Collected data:
====

`config.mk`:
```
export PLATFORM = sky130hd
export DESIGN_NAME = blkcopy_engine
export DESIGN_NICKNAME = d
export VERILOG_FILES = /design/src/rtl/blkcopy_pkg.sv /design/src/rtl/blkcopy_ptr.sv /design/src/rtl/blkcopy_cnt.sv /design/src/rtl/blkcopy_fsm.sv /design/src/rtl/blkcopy_engine.sv
export SDC_FILE = /design/constraint.sdc
export NUM_CORES = 1
export LEC_CHECK = 0
export ABC_AREA = 1
export BUFFER_PORTS_ARGS = -buffer_cell sky130_fd_sc_hd__buf_4
export CAP_MARGIN = 20
export CELL_PAD_IN_SITES_DETAIL_PLACEMENT = 1
export CELL_PAD_IN_SITES_GLOBAL_PLACEMENT = 1
export CORE_MARGIN = 5
export CORE_UTILIZATION = 25
export CTS_BUF_LIST = sky130_fd_sc_hd__clkbuf_8
export DETAILED_ROUTE_END_ITERATION = 12
export PLACE_DENSITY_LB_ADDON = 0.25
export SLEW_MARGIN = 40
export SYNTH_ARGS = -nofsm -noshare
export SYNTH_HDL_FRONTEND = slang
export SYNTH_SLANG_ARGS = --single-unit
```
`constraint.sdc`:
```
create_clock -name clk -period 3.1 [get_ports clk]
set_input_delay 0.31 -clock clk [delete_from_list [all_inputs] [get_ports clk]]
set_output_delay 0.31 -clock clk [all_outputs]
set_load 0.05 [all_outputs]
```
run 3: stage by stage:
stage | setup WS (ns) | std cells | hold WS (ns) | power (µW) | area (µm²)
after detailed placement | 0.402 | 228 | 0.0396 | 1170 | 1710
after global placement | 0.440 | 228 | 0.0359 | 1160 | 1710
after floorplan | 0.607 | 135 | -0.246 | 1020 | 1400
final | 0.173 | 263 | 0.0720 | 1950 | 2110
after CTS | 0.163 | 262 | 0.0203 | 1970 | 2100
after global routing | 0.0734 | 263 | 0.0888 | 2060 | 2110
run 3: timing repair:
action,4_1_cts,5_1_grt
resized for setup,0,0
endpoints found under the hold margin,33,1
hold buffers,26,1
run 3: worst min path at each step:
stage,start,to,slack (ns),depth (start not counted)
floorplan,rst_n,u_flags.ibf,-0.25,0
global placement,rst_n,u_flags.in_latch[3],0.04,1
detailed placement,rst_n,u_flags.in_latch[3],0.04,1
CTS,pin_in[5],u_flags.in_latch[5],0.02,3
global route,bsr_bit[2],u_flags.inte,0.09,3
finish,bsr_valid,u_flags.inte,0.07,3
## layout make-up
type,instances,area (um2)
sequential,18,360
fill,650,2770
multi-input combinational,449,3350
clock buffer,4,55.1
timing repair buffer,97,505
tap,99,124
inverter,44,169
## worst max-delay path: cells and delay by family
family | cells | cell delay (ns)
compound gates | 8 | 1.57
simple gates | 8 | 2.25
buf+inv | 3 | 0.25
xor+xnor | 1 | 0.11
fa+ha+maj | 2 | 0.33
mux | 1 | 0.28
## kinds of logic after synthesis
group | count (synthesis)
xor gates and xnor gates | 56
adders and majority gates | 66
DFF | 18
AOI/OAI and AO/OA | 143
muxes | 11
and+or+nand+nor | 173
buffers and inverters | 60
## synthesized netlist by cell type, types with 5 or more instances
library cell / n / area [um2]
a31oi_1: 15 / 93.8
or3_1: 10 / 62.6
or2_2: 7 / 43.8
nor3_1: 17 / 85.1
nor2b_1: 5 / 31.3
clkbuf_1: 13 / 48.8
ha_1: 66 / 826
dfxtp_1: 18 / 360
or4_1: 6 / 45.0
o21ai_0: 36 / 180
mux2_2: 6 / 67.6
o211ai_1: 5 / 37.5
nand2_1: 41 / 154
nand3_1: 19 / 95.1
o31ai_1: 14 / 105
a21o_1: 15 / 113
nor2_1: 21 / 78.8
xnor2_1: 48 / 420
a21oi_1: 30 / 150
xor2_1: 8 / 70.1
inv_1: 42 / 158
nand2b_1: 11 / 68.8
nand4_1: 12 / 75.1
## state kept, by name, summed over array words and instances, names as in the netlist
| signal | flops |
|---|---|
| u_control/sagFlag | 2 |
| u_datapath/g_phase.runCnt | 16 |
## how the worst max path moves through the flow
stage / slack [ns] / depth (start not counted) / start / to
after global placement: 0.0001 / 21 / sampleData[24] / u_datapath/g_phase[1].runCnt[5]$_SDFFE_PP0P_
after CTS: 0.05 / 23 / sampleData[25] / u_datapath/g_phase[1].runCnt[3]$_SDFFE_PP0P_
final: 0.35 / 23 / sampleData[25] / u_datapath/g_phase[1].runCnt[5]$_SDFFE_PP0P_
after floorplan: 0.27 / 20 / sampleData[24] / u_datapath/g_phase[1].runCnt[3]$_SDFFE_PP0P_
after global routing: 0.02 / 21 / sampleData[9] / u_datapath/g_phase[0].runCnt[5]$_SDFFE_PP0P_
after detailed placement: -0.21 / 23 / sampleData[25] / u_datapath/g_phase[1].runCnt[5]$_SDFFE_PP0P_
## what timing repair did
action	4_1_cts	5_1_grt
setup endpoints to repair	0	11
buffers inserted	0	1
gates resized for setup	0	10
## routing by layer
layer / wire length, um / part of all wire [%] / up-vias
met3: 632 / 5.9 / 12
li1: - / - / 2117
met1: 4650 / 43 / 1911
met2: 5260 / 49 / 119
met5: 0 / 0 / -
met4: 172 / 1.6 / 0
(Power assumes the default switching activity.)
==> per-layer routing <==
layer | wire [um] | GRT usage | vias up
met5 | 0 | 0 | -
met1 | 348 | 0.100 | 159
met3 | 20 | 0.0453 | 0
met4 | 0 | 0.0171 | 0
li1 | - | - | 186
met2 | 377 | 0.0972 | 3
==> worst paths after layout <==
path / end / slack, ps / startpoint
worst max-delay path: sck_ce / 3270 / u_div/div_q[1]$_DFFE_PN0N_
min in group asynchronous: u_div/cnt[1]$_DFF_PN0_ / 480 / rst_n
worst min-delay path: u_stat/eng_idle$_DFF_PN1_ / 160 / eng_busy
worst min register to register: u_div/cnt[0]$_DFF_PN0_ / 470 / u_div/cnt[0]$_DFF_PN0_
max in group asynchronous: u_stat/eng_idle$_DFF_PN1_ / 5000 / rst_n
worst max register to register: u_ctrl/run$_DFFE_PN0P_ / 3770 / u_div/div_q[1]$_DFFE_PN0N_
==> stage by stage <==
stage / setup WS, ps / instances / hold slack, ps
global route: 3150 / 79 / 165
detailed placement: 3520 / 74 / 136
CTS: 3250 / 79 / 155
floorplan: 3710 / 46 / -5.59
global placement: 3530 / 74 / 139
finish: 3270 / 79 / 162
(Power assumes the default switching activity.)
$ cat src/rtl/irq_agg_pkg.sv
package irq_agg_pkg;
  localparam int BANK_SEL_W = 2;
  localparam int MAX_BANKS  = 1 << BANK_SEL_W;

  typedef struct packed {
    logic                  maskWr;
    logic                  statRd;
    logic                  rdCapture;
    logic                  bankOk;
    logic                  selMask;
    logic [BANK_SEL_W-1:0] bank;
  } bankStrobes_t;
endpackage

$ cat src/rtl/irq_agg_ctrl.sv
module irq_agg_ctrl
  import irq_agg_pkg::*;
#(
  parameter int NUM_BANKS = 3
) (
  input  logic                  clk,
  input  logic                  rst_n,
  input  logic [BANK_SEL_W-1:0] busAddr,
  input  logic                  busSel,
  input  logic                  busWrEn,
  input  logic                  busRdEn,
  output bankStrobes_t          strb
);
  logic bankOk;

  assign bankOk = int'(busAddr) < NUM_BANKS;

  always_comb begin
    strb           = '0;
    strb.bank      = busAddr;
    strb.bankOk    = bankOk;
    strb.selMask   = busSel;
    strb.rdCapture = busRdEn;
    strb.maskWr    = busWrEn & busSel & bankOk;
    strb.statRd    = busRdEn & ~busSel & bankOk;
  end

  // unused address must raise no register strobe
  assert_ghost_bank_R1: assert property (@(posedge clk) disable iff (!rst_n)
    (int'(busAddr) >= NUM_BANKS) |-> (!strb.maskWr && !strb.statRd));
endmodule

$ cat src/rtl/irq_agg_dp.sv
module irq_agg_dp
  import irq_agg_pkg::*;
#(
  parameter int NUM_BANKS   = 3,
  parameter int BANK_W      = 8,
  parameter int LEVEL_SRC   = 5,
  parameter int SYNC_STAGES = 2
) (
  input  logic                          clk,
  input  logic                          rst_n,
  input  logic [NUM_BANKS*BANK_W-1:0]   irqIn,
  input  bankStrobes_t                  strb,
  input  logic [BANK_W-1:0]             busWrData,
  output logic [BANK_W-1:0]             busRdData,
  output logic                          hostIrq
);
  localparam int NSRC = NUM_BANKS * BANK_W;
  localparam logic [NSRC-1:0] LEVEL_BIT = NSRC'(1) << LEVEL_SRC;

  logic [SYNC_STAGES-1:0][NSRC-1:0] syncQ;
  logic [NSRC-1:0] syncd, prevQ, edgeHit, statQ, clrVec;
  logic [NSRC-1:0] levelView, statView, effPend, maskFlat;
  logic [NUM_BANKS-1:0][BANK_W-1:0] maskQ;
  logic [BANK_W-1:0] rdMux;
  logic hostIrqQ, rdDataValid;
  logic [BANK_W-1:0] rdDataQ;

  // input synchronizer and edge history
  always_ff @(posedge clk or negedge rst_n) begin
    if (!rst_n) begin
      syncQ <= '0;
      prevQ <= '0;
    end else begin
      syncQ[0] <= irqIn;
      for (int s = 1; s < SYNC_STAGES; s++) syncQ[s] <= syncQ[s-1];
      prevQ <= syncd;
    end
  end

  assign syncd    = syncQ[SYNC_STAGES-1];
  assign maskFlat = maskQ;
  assign edgeHit  = syncd & ~prevQ & ~LEVEL_BIT & maskFlat;

  always_comb begin
    clrVec = '0;
    for (int b = 0; b < NUM_BANKS; b++)
      clrVec[b*BANK_W +: BANK_W] = {BANK_W{strb.statRd && (int'(strb.bank) == b)}};
  end

  // enable bytes
  always_ff @(posedge clk or negedge rst_n) begin
    if (!rst_n) maskQ <= '0;
    else
      for (int b = 0; b < NUM_BANKS; b++)
        if (strb.maskWr && int'(strb.bank) == b) maskQ[b] <= busWrData;
  end

  // latched edge status: a fresh edge outranks the read clear
  always_ff @(posedge clk or negedge rst_n) begin
    if (!rst_n) statQ <= '0;
    else        statQ <= (statQ & ~clrVec) | edgeHit;
  end

  assign levelView = syncd & LEVEL_BIT & maskFlat;
  assign statView  = statQ | levelView;
  assign effPend   = statView & maskFlat;

  always_comb begin
    rdMux = '0;
    for (int b = 0; b < NUM_BANKS; b++)
      if (strb.bankOk && int'(strb.bank) == b)
        rdMux = strb.selMask ? maskQ[b] : statView[b*BANK_W +: BANK_W];
  end

  always_ff @(posedge clk or negedge rst_n) begin
    if (!rst_n) begin
      rdDataQ     <= '0;
      rdDataValid <= 1'b0;
      hostIrqQ    <= 1'b0;
    end else begin
      rdDataValid <= strb.rdCapture;
      if (strb.rdCapture) rdDataQ <= rdMux;
      // a status read forces one low cycle so the host sees a new edge
      hostIrqQ <= (|effPend) & ~strb.statRd;
    end
  end

  assign busRdData = rdDataQ;
  assign hostIrq   = hostIrqQ;

  for (genvar b = 0; b < NUM_BANKS; b++) begin : g_bankChk
    assert_rdclear_R4: assert property (@(posedge clk) disable iff (!rst_n)
      (strb.statRd && int'(strb.bank) == b) |=>
        ((statQ[b*BANK_W +: BANK_W] & ~$past(edgeHit[b*BANK_W +: BANK_W])) == '0));
  end

  assert_masked_lost_R6: assert property (@(posedge clk) disable iff (!rst_n)
    1'b1 |=> ((statQ & ~$past(statQ) & ~$past(maskFlat)) == '0));

  assert_rearm_low_R8: assert property (@(posedge clk) disable iff (!rst_n)
    strb.statRd |=> !hostIrq);

  assert_cascade_R7: assert property (@(posedge clk) disable iff (!rst_n)
    ((|effPend) && !strb.statRd) |=> hostIrq);

  assert_rd_valid_R4: assert property (@(posedge clk) disable iff (!rst_n)
    strb.rdCapture |=> rdDataValid);
endmodule

$ cat src/rtl/irq_bank_collector.sv
module irq_bank_collector
  import irq_agg_pkg::*;
#(
  parameter int NUM_BANKS   = 3,
  parameter int BANK_W      = 8,
  parameter int LEVEL_SRC   = 5,
  parameter int SYNC_STAGES = 2
) (
  input  logic                        clk,
  input  logic                        rst_n,
  input  logic [NUM_BANKS*BANK_W-1:0] irqIn,
  input  logic [BANK_SEL_W-1:0]       busAddr,
  input  logic                        busSel,
  input  logic [BANK_W-1:0]           busWrData,
  input  logic                        busWrEn,
  input  logic                        busRdEn,
  output logic [BANK_W-1:0]           busRdData,
  output logic                        hostIrq
);
  bankStrobes_t strb;

  irq_agg_ctrl #(.NUM_BANKS(NUM_BANKS)) ctrl_i (
    .clk(clk), .rst_n(rst_n), .busAddr(busAddr), .busSel(busSel),
    .busWrEn(busWrEn), .busRdEn(busRdEn), .strb(strb)
  );

  irq_agg_dp #(
    .NUM_BANKS(NUM_BANKS), .BANK_W(BANK_W),
    .LEVEL_SRC(LEVEL_SRC), .SYNC_STAGES(SYNC_STAGES)
  ) dp_i (
    .clk(clk), .rst_n(rst_n), .irqIn(irqIn), .strb(strb),
    .busWrData(busWrData), .busRdData(busRdData), .hostIrq(hostIrq)
  );
endmodule

$ cat config.mk
export PLATFORM = sky130hd
export DESIGN_NAME = irq_bank_collector
export DESIGN_NICKNAME = d
export VERILOG_FILES = /design/src/rtl/irq_agg_pkg.sv /design/src/rtl/irq_agg_ctrl.sv /design/src/rtl/irq_agg_dp.sv /design/src/rtl/irq_bank_collector.sv
export SDC_FILE = /design/constraint.sdc
export NUM_CORES = 1
export LEC_CHECK = 0
export ABC_CLOCK_PERIOD_IN_PS = 2400
export BUFFER_PORTS_ARGS = -buffer_cell sky130_fd_sc_hd__buf_2
export CAP_MARGIN = 15
export CORE_MARGIN = 4
export CORE_UTILIZATION = 55
export CTS_BUF_LIST = sky130_fd_sc_hd__clkbuf_4 sky130_fd_sc_hd__clkbuf_8 sky130_fd_sc_hd__clkbuf_16
export CTS_CLUSTER_SIZE = 24
export DETAILED_ROUTE_END_ITERATION = 8
export PLACE_DENSITY_LB_ADDON = 0.05
export SLEW_MARGIN = 20
export SYNTH_ARGS = -nofsm -noshare
export SYNTH_HDL_FRONTEND = slang
export SYNTH_SLANG_ARGS = --single-unit
$ cat constraint.sdc
create_clock -name clk -period 2.4 [get_ports clk]
set_clock_uncertainty 0.05 [all_clocks]
set_input_delay 0.48 -clock clk [delete_from_list [all_inputs] [get_ports clk]]
set_output_delay 0.48 -clock clk [all_outputs]
set_load 0.005 [all_outputs]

====

#### TASK TO CARRY OUT:
Return each line among the entries that holds the word "vias".

#### THE COMPLETED TASK:
layer / wire length, um / part of all wire [%] / up-vias
layer | wire [um] | GRT usage | vias up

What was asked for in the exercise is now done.